Die Vorteile eines Gießofens sind natürlich der geringere Temperaturverlust und die durch die Beheizung erreichbare konstante Temperatur, die Analysengenauigkeit, die längere Speicherung des flüssigen Metalls und der Umstand, dass das Befüllen mit frischem Metall ohne Unterbrechung des Gießprozesses erfolgen kann. Hierdurch ist es möglich, kontinuierlich abgießen zu können.

Wie bereits in einer früheren Veröffentlichung in dieser Zeitschrift berichtet wurde [2], ist hinsichtlich des Energieverbrauchs – bezogen auf einen Mehrschichtbetrieb – der Gießofen im Vorteil. Dabei wurden die Verbrauchswerte für die Kompensation der Temperaturverluste berücksichtigt.

 

Gießöfen für Gusseisen

Baugrößen
Das Konzept eines druckbetätigten Gießofens mit Stopfensteuerung wird als bekannt vorausgesetzt, sodass nachstehend nur auf einzelne Neuentwicklungen eingegangen wird.

Die Grunddaten realisierter Gießofenprojekte (Bild 1) zeigen das breite Spektrum in Bezug auf das Fassungsvermögen und die Leistungseinspeisung.

Betrachtet man den Warmhaltwert, so zeigt sich, dass im Vergleich zum Rinnenofen die Gießöfen im Durchschnitt mit einer höheren Überhitzungsleistung ausgeführt werden. Üblich ist die Guslegung so, dass eine Überhitzung von 90 – 110 K in einer Stunde möglich ist. Dies ist dadurch begründet, dass beim Einsatz eines Gießofens in manchen Einsatzfällen – wenn die Eingießtemperatur zu niedrig ist – in kurzer Zeit eine Überhitzung vorgenommen werden muss, um möglichst schnell nach dem Füllen mit frischem flüssigem Metall die gewünschte Gießtemperatur wieder erreichen zu können.
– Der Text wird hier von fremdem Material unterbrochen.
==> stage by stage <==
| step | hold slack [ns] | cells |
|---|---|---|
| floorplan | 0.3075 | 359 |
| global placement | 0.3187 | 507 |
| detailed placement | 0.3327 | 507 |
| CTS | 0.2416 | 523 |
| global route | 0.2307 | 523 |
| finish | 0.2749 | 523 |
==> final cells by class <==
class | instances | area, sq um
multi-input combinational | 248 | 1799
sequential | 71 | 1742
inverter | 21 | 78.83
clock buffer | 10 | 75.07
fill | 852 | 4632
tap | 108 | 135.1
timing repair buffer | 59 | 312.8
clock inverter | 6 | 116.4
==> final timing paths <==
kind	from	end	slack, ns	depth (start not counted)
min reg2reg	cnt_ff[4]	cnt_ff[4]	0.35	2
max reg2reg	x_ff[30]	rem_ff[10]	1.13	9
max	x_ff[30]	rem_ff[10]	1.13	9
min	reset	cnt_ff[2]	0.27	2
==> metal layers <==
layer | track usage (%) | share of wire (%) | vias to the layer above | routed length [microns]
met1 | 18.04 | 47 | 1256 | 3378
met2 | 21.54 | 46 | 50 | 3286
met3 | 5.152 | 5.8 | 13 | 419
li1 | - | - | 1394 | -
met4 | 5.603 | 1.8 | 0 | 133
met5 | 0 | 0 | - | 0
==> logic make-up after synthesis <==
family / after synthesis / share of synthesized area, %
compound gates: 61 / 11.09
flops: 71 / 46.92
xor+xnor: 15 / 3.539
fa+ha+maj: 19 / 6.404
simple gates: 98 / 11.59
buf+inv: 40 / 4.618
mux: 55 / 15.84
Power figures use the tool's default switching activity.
[src/rtl/sspf_pkg.sv]
// Types and constants of the soft-sphere pair force accumulator.
// No dependencies; imported by the interfaces, the divider, the square root, the top level and the checker.
`default_nettype none

package sspf_pkg;

   localparam int CMD_W      = 2;
   localparam int IDX_W      = 10;
   localparam int COORD_W    = 32;
   localparam int FORCE_W    = 32;
   localparam int CSR_IDX_W  = 1;
   localparam int CSR_DATA_W = 32;

   localparam logic [CMD_W-1:0] CMD_WRITE_POS  = 2'd0;
   localparam logic [CMD_W-1:0] CMD_APPLY_PAIR = 2'd1;
   localparam logic [CMD_W-1:0] CMD_READ_FORCE = 2'd2;
   localparam logic [CMD_W-1:0] CMD_UNUSED     = 2'd3;

   localparam logic [CSR_IDX_W-1:0] CSR_BOX_LENGTH         = 1'd0;
   localparam logic [CSR_IDX_W-1:0] CSR_POTENTIAL_STRENGTH = 1'd1;

   localparam logic [CSR_DATA_W-1:0] BOX_LENGTH_RESET = 32'd655360;
   localparam logic [CSR_DATA_W-1:0] STRENGTH_RESET   = 32'd65536;

   localparam logic [1:0] AX_LAST = 2'd2;

   typedef logic [COORD_W-1:0]        coord_type;
   typedef logic signed [FORCE_W-1:0] force_type;

   typedef struct packed {
      coord_type x;
      coord_type y;
      coord_type z;
   } pos_vec_type;

   typedef struct packed {
      force_type x;
      force_type y;
      force_type z;
   } force_vec_type;

   typedef struct packed {
      force_type value;
      logic      clipped;
   } clip_type;

   typedef struct packed {
      logic busy;
      logic done;
   } unit_status_type;

endpackage

`default_nettype wire

[src/rtl/sspf_div.sv]
// Restoring unsigned divider, one quotient bit per cycle.
// Depends on sspf_pkg for the status struct.
`default_nettype none

module sspf_div import sspf_pkg::*; #(
   parameter int DVD_W = 33,
   parameter int DVS_W = 32
) (
   input  logic                 clock,
   input  logic                 reset,
   input  logic                 start,
   input  logic [DVD_W-1:0]     dividend,
   input  logic [DVS_W-1:0]     divisor,
   output unit_status_type      status,
   output logic [DVD_W-1:0]     quotient,
   output logic [DVS_W-1:0]     remainder
);

   localparam int CNT_W = $clog2(DVD_W + 1);

   logic [CNT_W-1:0] cnt_ff, cnt_in;
   logic             busy_ff, busy_in;
   logic             done_ff, done_in;
   logic [DVD_W-1:0] dvd_ff, dvd_in;
   logic [DVS_W-1:0] rem_ff, rem_in;
   logic [DVS_W-1:0] dvs_ff, dvs_in;
   logic [DVS_W:0]   shifted;
   logic [DVS_W:0]   trial;
   logic             qbit;

   assign shifted = {rem_ff, dvd_ff[DVD_W-1]};
   assign trial   = shifted - {1'b0, dvs_ff};
   assign qbit    = (shifted >= {1'b0, dvs_ff});

   always_comb begin
      cnt_in  = cnt_ff;
      busy_in = busy_ff;
      done_in = 1'b0;
      dvd_in  = dvd_ff;
      rem_in  = rem_ff;
      dvs_in  = dvs_ff;
      if (start) begin
         cnt_in  = CNT_W'(DVD_W - 1);
         busy_in = 1'b1;
         dvd_in  = dividend;
         rem_in  = '0;
         dvs_in  = divisor;
      end else if (busy_ff) begin
         // shift one dividend bit in, subtract when it fits
         rem_in = qbit ? trial[DVS_W-1:0] : shifted[DVS_W-1:0];
         dvd_in = {dvd_ff[DVD_W-2:0], qbit};
         if (cnt_ff == '0) begin
            busy_in = 1'b0;
            done_in = 1'b1;
         end else begin
            cnt_in = cnt_ff - 1'b1;
         end
      end
   end

   always_ff @(posedge clock) begin
      if (reset) begin
         busy_ff <= 1'b0;
         done_ff <= 1'b0;
         cnt_ff  <= '0;
      end else begin
         busy_ff <= busy_in;
         done_ff <= done_in;
         cnt_ff  <= cnt_in;
      end
   end

   always_ff @(posedge clock) begin
      dvd_ff <= dvd_in;
      rem_ff <= rem_in;
      dvs_ff <= dvs_in;
   end

   assign status.busy = busy_ff;
   assign status.done = done_ff;
   assign quotient    = dvd_ff;
   assign remainder   = rem_ff;

endmodule

`default_nettype wire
Das geringe Speichervolumen – insbesondere wenn der Gießofen bis auf den Sumpf entleert ist – ist ür den benötigten Temperaturausgleich nicht ausreichend.

Aber es gibt auch Aufgabenstellungen, bei denen eine wesentlich höhere Überhitzungsleistungen erforderlich ist. So wurde eine 5-t- Gießofenanlage mit einer 1000 kW Schaltanlage ausgerüstet, um in ca. 4 min eine Temperaturerhöhung von 90 K zu erreichen. Damit ein schneller  Temperaturausgleich zwischen dem Eisen im Eingusssiphon und im Ofenkessel erfolgt, wird der Ofendruck erniedrigt und anschließend wieder aufgebaut, vergleichbar mit einem Pumpvorgang.

Das man beim Gießen von magnesiumbehandeltem Gusseisen (zur Herstellung von Gusseisen mit Kugelgrafit) eine etwas höhere  Überhitzungsleistung anstrebt, soll nicht unerwähnt bleiben. Die Induktorleistung ist ca. 50 kW höher auszulegen, um die Bildung von Ansätzen aus Magnesiumoxidschlacke zu vermeiden [3].

Die Grafik (Bild 1) zeigt außerdem, dass der spezifische Warmhaltewert naturgemäß mit steigender Ofengröße deutlich sinkt.
 

Beheizung
Wie bekannt, dient ein Rinneninduktor mit U-förmiger Rinne, der an der Seite oder am Boden angebracht ist, dem Warmhalten und Überhitzen des flüssigen Metalls. Dabei geht der Trend in Richtung der Anordnung des Induktors am Boden des Gefäßes, insbesondere beim Einsatz für Gusseisen mit Kugelgrafit.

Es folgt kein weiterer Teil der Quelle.